» Action item:
Going line by line through the listing, how many lines hold "automatic"? State nothing but the number.
━━━━━━━━━━━━━━━━
<file path="src/rtl/core/scs_pkg.sv">
// ----------------------------------------------------------------------------
// scs_pkg: shared types and constants for the symmetrical components core
// Sample and coefficient formats, the per-opcode coefficient table and the
// coefficient set that drives one lane.
// ----------------------------------------------------------------------------
package scs_pkg;

    localparam int SAMPLE_BITS    = 24;
    localparam int COEF_FRAC_BITS = 16;
    // Q2.F signed: the unit coefficient needs two integer bits with sign
    localparam int COEF_BITS      = COEF_FRAC_BITS + 2;
    localparam int PROD_BITS      = SAMPLE_BITS + COEF_BITS;
    // five products are summed per result part
    localparam int ACC_BITS       = PROD_BITS + 3;
    localparam int RND_BITS       = ACC_BITS - COEF_FRAC_BITS;
    localparam int NUM_LANES      = 3;
    // input register, product register, sum register, output register
    localparam int PIPE_DEPTH     = 4;

    typedef logic signed [SAMPLE_BITS-1:0] sample_t;
    typedef logic signed [COEF_BITS-1:0]   coef_t;
    typedef logic signed [PROD_BITS-1:0]   prod_t;
    typedef logic signed [ACC_BITS-1:0]    acc_t;
    typedef logic        [1:0]             opcode_t;

    localparam opcode_t OP_TO_SEQ     = 2'd0;
    localparam opcode_t OP_FROM_SEQ   = 2'd1;
    localparam opcode_t OP_TO_SCALED  = 2'd2;
    localparam opcode_t OP_FROM_SCALED = 2'd3;

    localparam sample_t SAMPLE_MAX = sample_t'((64'sd1 <<< (SAMPLE_BITS - 1)) - 64'sd1);
    localparam sample_t SAMPLE_MIN = sample_t'(-(64'sd1 <<< (SAMPLE_BITS - 1)));

    // Round sqrt(p4 / (4 q)) to nearest: largest k with q*(2k-1)^2 <= p4
    function automatic longint round_sqrt(input longint p4, input longint q);
        longint lo;
        longint hi;
        longint mid;
        lo = 0;
        hi = 64'sd1 <<< 26;
        while (lo < hi)
        begin
            mid = (lo + hi + 1) >>> 1;
            if (q * (2 * mid - 1) * (2 * mid - 1) <= p4)
                lo = mid;
            else
                hi = mid - 1;
        end
        return lo;
    endfunction

    localparam longint COEF_UNIT = 64'sd1 <<< COEF_FRAC_BITS;
    localparam longint COEF_SQ   = 64'sd1 <<< (2 * COEF_FRAC_BITS);

    // Unit coefficient, one-third, alpha terms and sqrt3 scalings, rounded
    // to nearest in Q2.F
    localparam coef_t C_ONE       = coef_t'(COEF_UNIT);
    localparam coef_t C_THIRD     = coef_t'((2 * COEF_UNIT + 3) / 6);
    localparam coef_t C_SIXTH     = coef_t'((2 * COEF_UNIT + 6) / 12);
    localparam coef_t C_HALF      = coef_t'(COEF_UNIT >>> 1);
    localparam coef_t C_SQRT3_6   = coef_t'(round_sqrt(COEF_SQ, 3));
    localparam coef_t C_SQRT3_2   = coef_t'(round_sqrt(3 * COEF_SQ, 1));
    localparam coef_t C_SQRT3_3X2 = coef_t'(round_sqrt(COEF_SQ <<< 2, 3));

    // Matrix entries of one opcode: c1 on the first column and
    // the first row, w = wr + j*wi for the rotated entries
    typedef struct packed {
        coef_t c1;
        coef_t wr;
        coef_t wi;
    } coef_set_t;

    // Coefficients that one lane applies: a real weight on phase a and
    // complex weights on phases b and c
    typedef struct packed {
        coef_t a;
        coef_t b_re;
        coef_t b_im;
        coef_t c_re;
        coef_t c_im;
    } lane_coef_t;

    function automatic coef_set_t coef_lookup(input opcode_t op);
        coef_set_t cs;
        case (op)
            OP_TO_SEQ:
            begin
                cs.c1 = C_THIRD;
                cs.wr = -C_SIXTH;
                cs.wi = C_SQRT3_6;
            end
            OP_FROM_SEQ:
            begin
                cs.c1 = C_ONE;
                cs.wr = -C_HALF;
                cs.wi = -C_SQRT3_2;
            end
            OP_TO_SCALED:
            begin
                cs.c1 = C_SQRT3_3X2;
                cs.wr = -C_SQRT3_6;
                cs.wi = C_HALF;
            end
            default:
            begin
                cs.c1 = C_SQRT3_3X2;
                cs.wr = -C_SQRT3_6;
                cs.wi = -C_HALF;
            end
        endcase
        return cs;
    endfunction

endpackage

</file>
<file path="src/rtl/core/scs_merge.sv">
// ----------------------------------------------------------------------------
// scs_merge: rounding, saturation and flag merge across the lanes
// Rounds each lane accumulator to sample precision, clips it to the sample
// range and combines the per-part clip flags into one saturated flag.
// ----------------------------------------------------------------------------
module scs_merge (
    input  logic             clk,
    input  scs_pkg::acc_t    sum_re [scs_pkg::NUM_LANES],
    input  scs_pkg::acc_t    sum_im [scs_pkg::NUM_LANES],
    output scs_pkg::sample_t res_re [scs_pkg::NUM_LANES],
    output scs_pkg::sample_t res_im [scs_pkg::NUM_LANES],
    output logic             saturated
);

    typedef logic signed [scs_pkg::RND_BITS-1:0] rnd_t;

    typedef struct packed {
        scs_pkg::sample_t value;
        logic             clip;
    } clip_res_t;

    localparam scs_pkg::acc_t ROUND_HALF =
        scs_pkg::acc_t'(64'sd1 <<< (scs_pkg::COEF_FRAC_BITS - 1));
    localparam rnd_t RND_MAX = rnd_t'(scs_pkg::SAMPLE_MAX);
    localparam rnd_t RND_MIN = rnd_t'(scs_pkg::SAMPLE_MIN);

    scs_pkg::sample_t res_re_reg [scs_pkg::NUM_LANES];
    scs_pkg::sample_t res_im_reg [scs_pkg::NUM_LANES];
    scs_pkg::sample_t res_re_next [scs_pkg::NUM_LANES];
    scs_pkg::sample_t res_im_next [scs_pkg::NUM_LANES];
    logic             sat_reg, sat_next;

    // Round half up, then clip to the signed sample range
    function automatic clip_res_t round_clip(input scs_pkg::acc_t acc);
        scs_pkg::acc_t biased;
        rnd_t          r;
        clip_res_t     res;
        biased = acc + ROUND_HALF;
        r      = $signed(biased[scs_pkg::ACC_BITS-1:scs_pkg::COEF_FRAC_BITS]);
        if (r > RND_MAX)
        begin
            res.value = scs_pkg::SAMPLE_MAX;
            res.clip  = 1'b1;
        end
        else if (r < RND_MIN)
        begin
            res.value = scs_pkg::SAMPLE_MIN;
            res.clip  = 1'b1;
        end
        else
        begin
            res.value = r[scs_pkg::SAMPLE_BITS-1:0];
            res.clip  = 1'b0;
        end
        return res;
    endfunction

    // Round every part and merge the clip flags
    always_comb
    begin
        clip_res_t cr_re;
        clip_res_t cr_im;
        sat_next = 1'b0;
        for (int i = 0; i < scs_pkg::NUM_LANES; i++)
        begin
            cr_re          = round_clip(sum_re[i]);
            cr_im          = round_clip(sum_im[i]);
            res_re_next[i] = cr_re.value;
            res_im_next[i] = cr_im.value;
            sat_next       = sat_next | cr_re.clip | cr_im.clip;
        end
    end

    // Hold the result for the output strobe
    always_ff @(posedge clk)
    begin
        res_re_reg <= res_re_next;
        res_im_reg <= res_im_next;
        sat_reg    <= sat_next;
    end

    assign res_re    = res_re_reg;
    assign res_im    = res_im_reg;
    assign saturated = sat_reg;

endmodule

</file>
━━━━━━━━━━━━━━━━
» Your response:
3